(Aren’t healthcare puns the best??)

This post, at The Incidental Economist, is the introduction to a ten-part series that I cannot recommend enough — each part is very short, direct, and easily digestible, so don’t let the length intimidate you.  Essentially, it is a point-by-point breakdown of the specific areas in which the American healthcare system is overspending (and, in one post, underspending) according to our GDP.  It is a useful and quantitative addition to the discussion of healthcare economics in this country.  However, like most discussions of health care economics, it does overlook one key area: human stupidity.

I’m being rather hyperbolic to call it stupidity, but as much recent research in behavioral economics has shown, the placebo effect is startlingly connected to the placebo’s price tag.  More expensive procedures do not necessarily produce better outcomes — nor do more procedures — but, as consumers, we perceive price to be highly correlated to outcome.  Healthcare pricing is about as far from transparent as it gets, so there’s a compounded effect: we think that the things we think are expensive will also be effective.  Folks are perfectly willing to wear discount clothing, buy cheap cars, even eat street food as a badge of hipness — but nobody is eager for a discount appendectomy.  Atul Gawande’s now-classic New Yorker profile of the healthcare system in McAllen, Texas — one of America’s priciest — points to a system of distorted incentives for doctors but says little about patients except that they are unwitting victims.  Too often, however, it is healthcare consumers who are complicit in spiraling costs; the idea of “rationing” healthcare is only so threatening because, in healthcare decision-making, we are fundamentally irrational creatures.

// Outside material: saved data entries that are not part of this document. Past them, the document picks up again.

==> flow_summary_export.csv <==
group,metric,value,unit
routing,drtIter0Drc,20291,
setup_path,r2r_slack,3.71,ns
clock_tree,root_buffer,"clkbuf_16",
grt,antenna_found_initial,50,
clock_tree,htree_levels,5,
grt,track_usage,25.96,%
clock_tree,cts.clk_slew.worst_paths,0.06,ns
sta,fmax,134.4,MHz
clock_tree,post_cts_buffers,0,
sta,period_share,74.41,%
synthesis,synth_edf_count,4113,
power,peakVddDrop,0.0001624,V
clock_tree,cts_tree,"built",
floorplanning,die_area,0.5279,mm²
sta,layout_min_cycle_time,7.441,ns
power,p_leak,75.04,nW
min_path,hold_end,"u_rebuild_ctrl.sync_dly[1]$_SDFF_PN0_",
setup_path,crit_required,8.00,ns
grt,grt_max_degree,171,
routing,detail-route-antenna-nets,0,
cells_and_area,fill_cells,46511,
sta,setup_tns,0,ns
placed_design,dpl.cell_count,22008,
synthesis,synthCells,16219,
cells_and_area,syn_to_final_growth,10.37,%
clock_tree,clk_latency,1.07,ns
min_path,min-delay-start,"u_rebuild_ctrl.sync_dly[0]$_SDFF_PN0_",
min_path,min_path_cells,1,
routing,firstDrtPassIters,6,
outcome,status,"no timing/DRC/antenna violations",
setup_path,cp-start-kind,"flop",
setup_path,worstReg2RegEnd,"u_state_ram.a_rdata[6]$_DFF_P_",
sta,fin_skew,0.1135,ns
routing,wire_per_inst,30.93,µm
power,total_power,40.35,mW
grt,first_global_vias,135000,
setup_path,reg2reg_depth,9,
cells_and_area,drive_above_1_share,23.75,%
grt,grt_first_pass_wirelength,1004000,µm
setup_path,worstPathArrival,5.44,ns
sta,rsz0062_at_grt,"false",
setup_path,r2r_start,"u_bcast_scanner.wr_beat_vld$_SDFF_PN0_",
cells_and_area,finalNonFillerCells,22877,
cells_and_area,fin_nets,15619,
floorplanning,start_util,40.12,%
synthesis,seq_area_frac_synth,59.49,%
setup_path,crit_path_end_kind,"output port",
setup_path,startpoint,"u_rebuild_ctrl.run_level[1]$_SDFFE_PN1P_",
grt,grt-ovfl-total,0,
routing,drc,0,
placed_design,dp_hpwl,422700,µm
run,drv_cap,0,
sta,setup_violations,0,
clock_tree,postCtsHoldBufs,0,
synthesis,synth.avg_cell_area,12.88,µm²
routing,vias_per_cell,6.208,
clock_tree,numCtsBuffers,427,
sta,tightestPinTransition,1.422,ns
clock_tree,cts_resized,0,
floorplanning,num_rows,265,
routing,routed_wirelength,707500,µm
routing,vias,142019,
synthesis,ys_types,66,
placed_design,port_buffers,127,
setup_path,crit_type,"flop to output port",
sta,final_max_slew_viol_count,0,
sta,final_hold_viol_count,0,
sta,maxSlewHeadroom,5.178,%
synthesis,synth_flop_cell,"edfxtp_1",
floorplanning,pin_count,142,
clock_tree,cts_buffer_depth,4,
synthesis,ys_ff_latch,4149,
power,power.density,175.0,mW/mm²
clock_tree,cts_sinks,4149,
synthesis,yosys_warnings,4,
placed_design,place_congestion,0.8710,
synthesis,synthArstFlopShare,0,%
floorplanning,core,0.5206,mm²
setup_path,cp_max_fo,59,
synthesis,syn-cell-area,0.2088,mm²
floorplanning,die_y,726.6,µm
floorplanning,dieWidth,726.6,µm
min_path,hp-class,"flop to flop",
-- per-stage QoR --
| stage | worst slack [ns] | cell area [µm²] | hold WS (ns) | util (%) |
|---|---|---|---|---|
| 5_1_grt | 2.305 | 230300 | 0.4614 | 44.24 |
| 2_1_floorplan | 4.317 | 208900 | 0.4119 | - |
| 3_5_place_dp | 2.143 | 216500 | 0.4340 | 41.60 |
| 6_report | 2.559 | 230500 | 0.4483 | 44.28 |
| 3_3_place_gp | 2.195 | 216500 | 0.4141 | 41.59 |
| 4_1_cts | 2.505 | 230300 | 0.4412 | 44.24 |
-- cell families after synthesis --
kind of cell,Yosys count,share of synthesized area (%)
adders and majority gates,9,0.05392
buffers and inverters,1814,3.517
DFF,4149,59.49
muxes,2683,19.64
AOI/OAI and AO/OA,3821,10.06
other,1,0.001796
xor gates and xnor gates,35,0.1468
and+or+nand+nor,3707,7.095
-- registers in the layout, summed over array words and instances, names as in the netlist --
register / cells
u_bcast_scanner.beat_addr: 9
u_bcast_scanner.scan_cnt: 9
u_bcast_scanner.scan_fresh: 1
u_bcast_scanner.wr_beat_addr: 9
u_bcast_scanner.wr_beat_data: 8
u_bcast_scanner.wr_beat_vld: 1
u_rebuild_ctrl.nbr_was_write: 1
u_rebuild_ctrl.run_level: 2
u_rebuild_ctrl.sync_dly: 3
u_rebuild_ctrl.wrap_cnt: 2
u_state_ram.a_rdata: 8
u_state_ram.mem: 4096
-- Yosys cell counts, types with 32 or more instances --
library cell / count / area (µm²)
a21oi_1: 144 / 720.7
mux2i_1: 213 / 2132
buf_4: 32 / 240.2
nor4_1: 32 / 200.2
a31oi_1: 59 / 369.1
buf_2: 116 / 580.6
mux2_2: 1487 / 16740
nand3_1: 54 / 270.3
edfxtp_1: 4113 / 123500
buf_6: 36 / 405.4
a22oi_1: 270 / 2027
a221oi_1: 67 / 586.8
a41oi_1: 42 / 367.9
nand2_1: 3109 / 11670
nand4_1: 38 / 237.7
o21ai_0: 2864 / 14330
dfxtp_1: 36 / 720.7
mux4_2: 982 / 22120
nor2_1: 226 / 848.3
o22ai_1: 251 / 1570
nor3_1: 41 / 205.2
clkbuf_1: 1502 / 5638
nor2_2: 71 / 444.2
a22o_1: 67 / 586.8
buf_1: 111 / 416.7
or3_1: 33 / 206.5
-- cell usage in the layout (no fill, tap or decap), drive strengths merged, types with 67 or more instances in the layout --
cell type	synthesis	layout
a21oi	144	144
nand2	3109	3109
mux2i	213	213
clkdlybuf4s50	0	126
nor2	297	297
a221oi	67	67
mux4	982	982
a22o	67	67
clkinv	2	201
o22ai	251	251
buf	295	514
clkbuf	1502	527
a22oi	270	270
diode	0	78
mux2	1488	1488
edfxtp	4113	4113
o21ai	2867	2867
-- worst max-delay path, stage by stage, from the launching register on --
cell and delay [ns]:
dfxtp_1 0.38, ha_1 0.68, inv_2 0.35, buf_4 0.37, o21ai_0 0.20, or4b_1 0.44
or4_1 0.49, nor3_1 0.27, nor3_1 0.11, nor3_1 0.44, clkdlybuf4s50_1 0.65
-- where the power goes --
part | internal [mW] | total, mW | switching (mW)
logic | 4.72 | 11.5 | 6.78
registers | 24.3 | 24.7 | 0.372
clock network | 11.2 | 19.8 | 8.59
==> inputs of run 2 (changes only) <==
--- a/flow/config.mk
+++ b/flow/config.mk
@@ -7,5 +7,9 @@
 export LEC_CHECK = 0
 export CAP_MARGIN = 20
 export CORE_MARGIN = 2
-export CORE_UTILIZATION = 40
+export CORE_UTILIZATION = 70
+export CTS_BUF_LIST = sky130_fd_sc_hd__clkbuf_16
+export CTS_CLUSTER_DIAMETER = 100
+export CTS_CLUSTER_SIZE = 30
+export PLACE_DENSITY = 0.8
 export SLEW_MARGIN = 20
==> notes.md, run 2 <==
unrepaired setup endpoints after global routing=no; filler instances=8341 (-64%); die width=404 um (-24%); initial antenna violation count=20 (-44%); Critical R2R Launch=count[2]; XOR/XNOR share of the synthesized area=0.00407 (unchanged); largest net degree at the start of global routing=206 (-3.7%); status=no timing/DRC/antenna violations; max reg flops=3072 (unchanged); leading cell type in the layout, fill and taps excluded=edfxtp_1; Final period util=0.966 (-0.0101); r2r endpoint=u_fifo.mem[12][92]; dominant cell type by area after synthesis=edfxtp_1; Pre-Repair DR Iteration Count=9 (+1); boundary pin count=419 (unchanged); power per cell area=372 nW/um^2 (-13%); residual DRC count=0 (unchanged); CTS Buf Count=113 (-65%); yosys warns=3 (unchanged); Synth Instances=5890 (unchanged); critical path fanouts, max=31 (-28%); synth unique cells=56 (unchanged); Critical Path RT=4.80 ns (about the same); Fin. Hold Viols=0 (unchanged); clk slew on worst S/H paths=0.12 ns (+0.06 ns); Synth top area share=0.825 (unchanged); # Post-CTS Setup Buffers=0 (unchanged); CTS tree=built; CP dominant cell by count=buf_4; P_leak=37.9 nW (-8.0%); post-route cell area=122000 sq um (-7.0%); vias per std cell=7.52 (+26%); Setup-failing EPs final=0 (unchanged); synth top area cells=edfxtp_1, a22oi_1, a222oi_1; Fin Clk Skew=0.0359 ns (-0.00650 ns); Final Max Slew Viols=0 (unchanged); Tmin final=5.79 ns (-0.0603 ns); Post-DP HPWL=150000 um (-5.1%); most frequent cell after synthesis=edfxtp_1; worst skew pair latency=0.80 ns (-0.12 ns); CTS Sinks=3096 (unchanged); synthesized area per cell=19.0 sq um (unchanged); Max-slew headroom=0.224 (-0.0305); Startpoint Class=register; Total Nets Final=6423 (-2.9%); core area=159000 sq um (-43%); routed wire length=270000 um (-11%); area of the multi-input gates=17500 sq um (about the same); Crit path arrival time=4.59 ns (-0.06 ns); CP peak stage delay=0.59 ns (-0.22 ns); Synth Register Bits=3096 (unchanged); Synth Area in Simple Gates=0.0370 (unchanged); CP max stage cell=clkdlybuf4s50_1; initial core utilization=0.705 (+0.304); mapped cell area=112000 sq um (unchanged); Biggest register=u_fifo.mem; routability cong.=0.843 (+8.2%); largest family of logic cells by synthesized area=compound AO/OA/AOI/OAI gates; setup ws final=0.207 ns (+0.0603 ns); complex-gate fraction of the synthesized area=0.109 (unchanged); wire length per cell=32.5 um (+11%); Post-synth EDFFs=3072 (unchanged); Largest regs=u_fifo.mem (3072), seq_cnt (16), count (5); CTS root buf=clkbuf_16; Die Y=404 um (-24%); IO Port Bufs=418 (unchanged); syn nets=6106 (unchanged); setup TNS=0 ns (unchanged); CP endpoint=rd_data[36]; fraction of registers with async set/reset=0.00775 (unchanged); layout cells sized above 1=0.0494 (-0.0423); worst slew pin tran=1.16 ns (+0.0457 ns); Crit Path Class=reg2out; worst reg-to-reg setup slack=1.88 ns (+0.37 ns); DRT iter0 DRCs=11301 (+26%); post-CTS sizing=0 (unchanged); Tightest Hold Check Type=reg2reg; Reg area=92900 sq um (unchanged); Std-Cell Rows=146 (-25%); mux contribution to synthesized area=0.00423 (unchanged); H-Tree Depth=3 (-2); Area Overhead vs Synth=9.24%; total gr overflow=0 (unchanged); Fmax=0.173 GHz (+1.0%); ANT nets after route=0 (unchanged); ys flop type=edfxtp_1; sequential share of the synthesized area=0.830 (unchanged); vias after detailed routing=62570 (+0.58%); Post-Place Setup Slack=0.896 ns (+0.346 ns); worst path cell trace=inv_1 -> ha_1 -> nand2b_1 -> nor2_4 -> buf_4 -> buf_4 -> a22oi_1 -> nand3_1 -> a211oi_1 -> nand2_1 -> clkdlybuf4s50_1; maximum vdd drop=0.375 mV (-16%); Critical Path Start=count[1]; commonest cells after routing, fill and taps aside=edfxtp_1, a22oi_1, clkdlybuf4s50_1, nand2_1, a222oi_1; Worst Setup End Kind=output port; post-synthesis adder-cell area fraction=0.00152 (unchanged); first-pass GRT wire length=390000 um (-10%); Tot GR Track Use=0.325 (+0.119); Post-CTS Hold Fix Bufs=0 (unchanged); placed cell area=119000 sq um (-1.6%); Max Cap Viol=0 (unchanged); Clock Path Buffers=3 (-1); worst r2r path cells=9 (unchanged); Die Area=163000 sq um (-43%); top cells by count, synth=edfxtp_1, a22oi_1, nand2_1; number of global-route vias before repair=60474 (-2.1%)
Context: an optimization exercise on an open-source flow, tuned for small area and a short achievable clock period. The choices shown serve that exercise and are no tape-out recipe. At most, simulation tests tie the RTL to the original design; equivalence was not proved. No functional check of the RTL was part of runs 2 and 5. Power is estimated from default activity; no workload was simulated.

### run.sh
#!/bin/bash
# synth_recipe.tcl (not shown) runs the flow's synth.tcl, then flattens the netlist and writes it again
# the make line also repeats each setting of config.mk as NAME=value (left out here)
make -C /OpenROAD-flow-scripts/flow DESIGN_CONFIG=/design/flow/config.mk WORK_HOME=/design/flow/orfs CLKGATE_MAP_FILE= SYNTH_SCRIPT=/design/flow/synth_recipe.tcl finish
### constraint.sdc
create_clock -name core_clock -period 2.8 [get_ports {clk}]
set_input_delay 0.5600 -clock core_clock [delete_from_list [all_inputs] [get_ports {clk}]]
set_output_delay 0.5600 -clock core_clock [all_outputs]
set_load 0.01 [all_outputs]
### design.v
package xpmwrap_pkg;
  typedef enum logic {
    CLEAR = 1'b0,
    READY = 1'b1
  } state_e;
  function automatic integer nb_calc(input integer data_width, input integer byte_width);
    nb_calc = data_width / byte_width;
  endfunction
  function automatic logic params_ok(input integer read_latency, input integer data_width,
                                     input integer byte_width);
    params_ok = (read_latency >= 1) && (read_latency <= 3) && (byte_width > 0) &&
                ((data_width % byte_width) == 0);
  endfunction
endpackage
module xpmwrap_andor #(
  parameter int N     = 64,
  parameter int WIDTH = 32
) (
  input  logic [N-1:0]       sel_i,
  input  logic [N*WIDTH-1:0] data_i,
  output logic [WIDTH-1:0]   data_o
);
  always_comb begin
    data_o = '0;
    for (int i = 0; i < N; i++) data_o = data_o | ({WIDTH{sel_i[i]}} & data_i[i*WIDTH +: WIDTH]);
  end
endmodule
module xpmwrap_sdpram_be #(
  parameter int                  ADDR_WIDTH     = 6,
  parameter int                  DATA_WIDTH     = 32,
  parameter int                  BYTE_WIDTH     = 8,
  parameter int                  READ_LATENCY   = 2,
  parameter int                  CLEAR_ON_RESET = 1,
  parameter logic [DATA_WIDTH-1:0] CLEAR_VALUE  = '0
) (
  input  logic                                          clk,
  input  logic                                          rstn,
  input  logic                                          wr_en,
  input  logic [ADDR_WIDTH-1:0]                         wr_addr,
  input  logic [xpmwrap_pkg::nb_calc(DATA_WIDTH, BYTE_WIDTH)-1:0] wr_be,
  input  logic [DATA_WIDTH-1:0]                         wr_data,
  input  logic                                          rd_en,
  input  logic [ADDR_WIDTH-1:0]                         rd_addr,
  output logic [DATA_WIDTH-1:0]                         rd_data,
  output logic                                          rd_valid,
  output logic                                          busy,
  output logic                                          drop_err
);
  localparam int NB    = xpmwrap_pkg::nb_calc(DATA_WIDTH, BYTE_WIDTH);
  localparam int DEPTH = 2 ** ADDR_WIDTH;
  localparam int LOW   = ADDR_WIDTH / 2;
  localparam int NLO   = 2 ** LOW;
  localparam int NHI   = DEPTH / NLO;
  logic                  busy_q, busy_o_q;
  logic [NLO-1:0]        lo_q;
  logic [NHI-1:0]        hi_q;
  logic                  drop_q;
  logic                  vld_q, rd_valid_q;
  logic [DATA_WIDTH-1:0] dat_q, rd_data_q;
  logic                  sweep_last;
  assign sweep_last = lo_q[NLO-1] & hi_q[NHI-1];
  always_ff @(posedge clk) begin
    if (!rstn) begin
      lo_q <= NLO'(1);
      hi_q <= (CLEAR_ON_RESET != 0) ? NHI'(1) : '0;
    end else begin
      lo_q <= {lo_q[NLO-2:0], lo_q[NLO-1]};
      if (lo_q[NLO-1]) hi_q <= {hi_q[NHI-2:0], 1'b0};
    end
  end
  always_ff @(posedge clk) begin
    busy_q   <= ~rstn ? (CLEAR_ON_RESET != 0) : (busy_q & ~sweep_last);
    busy_o_q <= ~rstn ? (CLEAR_ON_RESET != 0) : (busy_o_q & ~sweep_last);
  end
  logic [DATA_WIDTH-1:0] wdata;
  logic [NB-1:0]         bok;
  assign wdata = busy_q ? CLEAR_VALUE : wr_data;
  assign bok   = wr_be & {NB{wr_en & ~busy_q}};
  logic [DATA_WIDTH-1:0] mem_q [DEPTH];
  logic [DEPTH-1:0]      rsel;
  for (genvar w = 0; w < DEPTH; w++) begin : g_word
    logic wsel, csel;
    assign wsel = (wr_addr == ADDR_WIDTH'(w));
    assign csel = hi_q[w / NLO] & lo_q[w % NLO];
    for (genvar b = 0; b < NB; b++) begin : g_byte
      always_ff @(posedge clk) begin
        if (csel | (wsel & bok[b]))
          mem_q[w][b*BYTE_WIDTH +: BYTE_WIDTH] <= wdata[b*BYTE_WIDTH +: BYTE_WIDTH];
      end
    end
    assign rsel[w] = (rd_addr == ADDR_WIDTH'(w));
  end
  logic [DATA_WIDTH-1:0] rd_word;
  logic [DEPTH*DATA_WIDTH-1:0] mem_flat;
  for (genvar w = 0; w < DEPTH; w++) begin : g_flat
    assign mem_flat[w*DATA_WIDTH +: DATA_WIDTH] = mem_q[w];
  end
  xpmwrap_andor #(
    .N     (DEPTH),
    .WIDTH (DATA_WIDTH)
  ) u_rdmux (
    .sel_i  (rsel),
    .data_i (mem_flat),
    .data_o (rd_word)
  );
  always_ff @(posedge clk) begin
    dat_q <= rd_word;
    vld_q <= rstn & ~busy_q & rd_en;
  end
  always_ff @(posedge clk) begin
    if (!rstn) begin
      rd_valid_q <= 1'b0;
      rd_data_q  <= '0;
      drop_q     <= 1'b0;
    end else begin
      rd_valid_q <= vld_q;
      if (vld_q) rd_data_q <= dat_q;
      if (busy_q & (rd_en | wr_en)) drop_q <= 1'b1;
    end
  end
  assign rd_valid = rd_valid_q;
  assign rd_data  = rd_data_q;
  assign busy     = busy_o_q;
  assign drop_err = drop_q;
endmodule
### config.mk
export PLATFORM = sky130hd
export DESIGN_NAME = xpmwrap_sdpram_be
export DESIGN_NICKNAME = xpmwrap_sdpram_be
export VERILOG_FILES = /design/flow/design.v
export SDC_FILE = /design/flow/constraint.sdc
export NUM_CORES = 4
export LEC_CHECK = 0
export CAP_MARGIN = 20
export CORE_MARGIN = 2
export CORE_UTILIZATION = 55
export GPL_TIMING_DRIVEN = 0
export SETUP_SLACK_MARGIN = 0.5
export SLEW_MARGIN = 20
export SYNTH_HIERARCHICAL = 1
export SYNTH_MINIMUM_KEEP_SIZE = 0
==> results of run 1 <==
## flip-flops by register name, summed over array words and instances (netlist names)
name        flops
busy_q          1
lo_q            8
vld_q           1
drop_q          1
busy_o_q        1
rd_data_q      32
rd_valid_q      1
dat_q          32
hi_q            8
mem_q        2048
## per-stage QoR
stage               hold slack (ns)  total power [W]
global route                  0.329           0.0648
detailed placement            0.457           0.0365
floorplan                     0.463           0.0358
global placement              0.459           0.0364
finish                        0.316           0.0632
CTS                           0.270           0.0634
## synthesized netlist by cell type, types with 3 or more instances
cell / instances
and2_1: 8
a22o_1: 511
nand4b_1: 8
nand4_1: 130
nor2_1: 65
or4_1: 34
dfxtp_1: 85
clkbuf_1: 194
mux2i_1: 32
edfxtp_1: 2048
o31ai_4: 4
nand2b_1: 12
buf_1: 27
or4b_2: 3
buf_2: 60
a21boi_0: 7
o31ai_2: 16
nand4bb_1: 12
a221oi_1: 512
nand2_1: 67
nand3b_1: 4
buf_6: 37
or4b_1: 4
nor2b_1: 64
o31ai_1: 236
## worst reg2reg max path: cells and delay by family (launching register included)
kind                   cells  cell delay, ns
AOI/OAI and AO/OA          1            0.27
buffers and inverters      2            0.73
DFF                        1            0.73
and+or+nand+nor            1            0.40
## layer usage
metal	track usage, %	up-vias	routed length, um
met4	9.06	4	6690
li1	-	19400	-
met3	8.00	308	18200
met2	49.8	1728	109000
met1	40.6	23100	91100
met5	0	-	128
## power by group through the flow
stage	registers (W)	clock network (W)	logic [W]
2_1_floorplan	0.0353	0	0.000544
3_3_place_gp	0.0353	0	0.00111
3_5_place_dp	0.0353	0	0.00120
4_1_cts	0.0346	0.0274	0.00137
5_1_grt	0.0346	0.0286	0.00154
6_report	0.0346	0.0270	0.00151
## kinds of logic after synthesis
family          synth area share [%]
simple gates                    3.08
mux                            0.407
compound gates                  14.1
buf+inv                         1.97
flops                           80.4
## final cells by class
type	count	share of cell area [%]
clock buffers	282	5.81
diodes	8	0.0207
multi-input cells	1739	18.5
repair buffers	363	4.69
inverters	1	0.00387
clock inverters	108	1.04
well taps	1890	2.44
plain buffers	318	2.22
flip-flops and latches	2133	65.2
## timing repair
action | in CTS | in global routing
setup endpoints to repair | 3256 | 2075
gates resized for setup | 528 | 309
buffers inserted | 59 | 50
cloned | 2 | 3
pin swaps | 100 | 95
## worst max-delay path by stage
stage | from | to | slack (ns) | depth (start not counted)
2_1_floorplan | busy_q | mem_q[0][21] | -0.008 | 3
4_1_cts | rd_data_q[12] | rd_data[12] | 0.23 | 1
5_1_grt | wr_addr[1] | mem_q[36][23] | 0.47 | 5
3_5_place_dp | rd_addr[5] | dat_q[6] | -1.98 | 9
3_3_place_gp | busy_q | mem_q[54][26] | -3.11 | 3
6_report | lo_q[7] | mem_q[15][20] | 0.37 | 4
==> impl_metrics.ini, run 1 <==
[logic_synthesis]
synth.net_count = 4242
synth_flop_cell = edfxtp_1
yosys.area.top_type_share_pct = 78.2
avgSynthCellArea_um2 = 18.8
synth_cell_types = 32
synthTopCellsByArea = edfxtp_1 (78%), a221oi_1 (5.7%), a22o_1 (5.7%)
synth_edf_count = 2048
ys_ff_latch = 2133
netlist_area_um2 = 78600
ys_async_sr_fraction_pct = 0
yosys_warnings = 9
yosysTopAreaCell = edfxtp_1
ys_seq_area_share_pct = 80.4
syn-instance-count = 4190

[pwr]
power_density_nw_per_um2 = 652
switching_share_pct = 20.2
pwr-share-clk_pct = 42.8
p_seq_share_pct = 54.8
vdd_drop_max_mv = 0.573
leakagePower_nw = 32.0
switching_power_w = 0.0128
p_int_w = 0.0504
combPwrFrac_pct = 2.4

[final_layout]
multi_input_area_um2 = 18000
nFillCells = 9223
final_cell_mix = edfxtp_1 (2048), a22o_1 (510), a221oi_1 (398)
fin_util_pct = 68.4
layout.nets = 4816
layoutNonFillerInstCount = 6842
regArea_um2 = 63200
design_area_um2 = 96900
final_common_cell = edfxtp_1
final_layout_size_suffix_gt1_share_pct = 26.6
areaGrowthSynthToFinish_pct = 23.3

[floorplan]
rows = 138
coreArea_um2 = 142000
die_x_um = 382
start_util_pct = 55.5
top_level_ports = 87
die_h_um = 382
dieArea_um2 = 146000

[cts]
clk_latency_ns = 0.84
cts_tree = yes
clk_path_buf_depth = 3
clock-sinks = 2133
cts.clk_slew.worst_paths_ns = 0.06
cts_root_buffer = clkbuf_16
h-tree-depth = 4
numCtsBuffers = 208
holdBufCountCts = 0

[setup_path]
critPathArrivalTime_ns = 2.96
crit_required_ns = 3.33
cpPeakStageDelay_ns = 0.73
cp_max_fo = 10
start_kind = flop
r2r_setup_slack_ns = 0.37
crit_chain = clkbuf_4 > nand2_1 > o31ai_2 > buf_4
r2r_cells = 4
cpLargestDelayFamily = flip-flops
reg2reg_to = mem_q[15][20]
cp_slowest_cell = dfxtp_1
path_buf_inv = 2
reg2reg_from = lo_q[7]
cp-end-kind = flop
path_class = flop to flop

[timing]
period_minus_slack_ns = 2.43
rsz0062_at_grt = true
hold_violations = 0
worst_pin_slew_ns = 1.19
timing.slew.headroom_pct = 20.5
setup_viol = 0
layout_setup_ws_ns = 0.373
max_freq_ghz = 0.412
finClkSkew_ns = 0.0342
drv_slew = 0
setup_tns_ns = 0
fin_crit_sh_pct = 86.7

[placed_design]
dpl.cell_count = 6330
place_area_um2 = 85200
dpl.hpwl_mm = 168
dp_slack_ns = -1.98
gp_congestion = 1.05
port_buffers = 86

[global_route]
grt_max_degree = 45
grtUsageTotal_pct = 30.5
grt_pass1_vias = 44300
grt_pass1_wl_mm = 315
grt_antenna_before_repair = 22
grt.overflow.total = 0

[worst_hold_path]
worstHoldStart = rd_en
min_to = vld_q
hold_class = input port to flop
min_delay_path_depth = 3

[route]
wire_per_inst_um = 32.9
vias = 44500
antenna_left = 0
drtIter0Drc = 4153
drc_errors = 0
routed_wl_mm = 225
via_per_inst = 6.50
dr.pass1.iters = 5

[flow_run]
max-cap-violations = 0

[outcome]
status = no timing/DRC/antenna violations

(We are not, however, insurmountably irrational, as Gawande details in a later piece on end-of-life care.  Altering systemic incentives can promote more rational decision-making, although effects are not immediately widespread.  However, it points toward reform and suggests that, if perceptions about the role of healthcare were changed throughout society, costs would be similarly impacted.)

One other point about the Incidental Economist analysis intrigues me.  The posts examine health-care spending as a proportion of GDP, and are based on the notion that other wealthy nations have settled into a more-or-less comfortable ‘set point’ of healthcare spending relative to total GDP.  America’s share of healthcare spending is vastly more than any other wealthy nation. 

There is nothing controversial or inaccurate about this.  However, it does remind me of a project I undertook in the summer of 2009, to help my mother accurately rebut some claims by a conservative family member about the relative efficacy of the American healthcare system; the charge was that, if my mother lived in and had been diagnosed with either leukemia or colon cancer (both of which she has survived) in Canada or Europe, she would have been much less likely to survive either cancer.  I sorted through piles of data from the World Health Organization and discovered that, although this claim was true on its face, there was another layer to it: cancer rates in much of Europe are so much lower than in the US that, with some very simple statistical analysis, it was easy to arrive at a straightforward conclusion.  Americans are more likely to die of cancer than people in most Western European countries (particularly the Scandinavian countries), and it is entirely because Americans are just so damn likely to get cancer in the first place.  If we do get diagnosed with cancer, we are more likely to survive that diagnosis, but can’t we all agree that it’s a good idea to avoid cancer in the first place if you can?

What’s particularly striking about this is that it is a robust finding across a number of lifestyle diseases — heart disease, diabetes, etc.  The implication is clear: European lifestyles tend, on balance, to be healthier (regardless of recent research about how few French people go to the gym, even though gym use isn’t tied to any measure of longevity).  Anyone who has spent any amount of time on both sides of the Atlantic can attest to this: their cities are more walkable (and bikable), their working hours are shorter, their environmental regulations are stricter and their food is often less processed.  These are all elements which factor into both overall health and susceptibility to lifestyle diseases. 

My point as it relates to the Incidental Economist piece is this: in considering healthcare spending on “preventive measures”, we are probably undervaluing the amounts spent by European governments on things like public transit, bike lanes, labor regulations and enforcement, and environmental regulations.  As efforts in preventive medicine, such measures have benefits well beyond mammograms or cholesterol checks: they can beautify a city, increase transportation efficiency, reduce stress, and increase people’s sense of civic pride and happiness (it is no accident that the nations of Northern Europe, which have some of the lowest incidence of lifestyle disease in the Western world, also tend to rate highly on happiness surveys).  Moreover, shifting some healthcare spending into these arenas is likely to save money (prevention tends to be a whole lot cheaper) as well as promote job growth in a diversified economy. 

What’s standing in the way of such a reordering of priorities?  That is a cognitive question I will take up tomorrow.  (Hint: human stupidity will probably come up again.)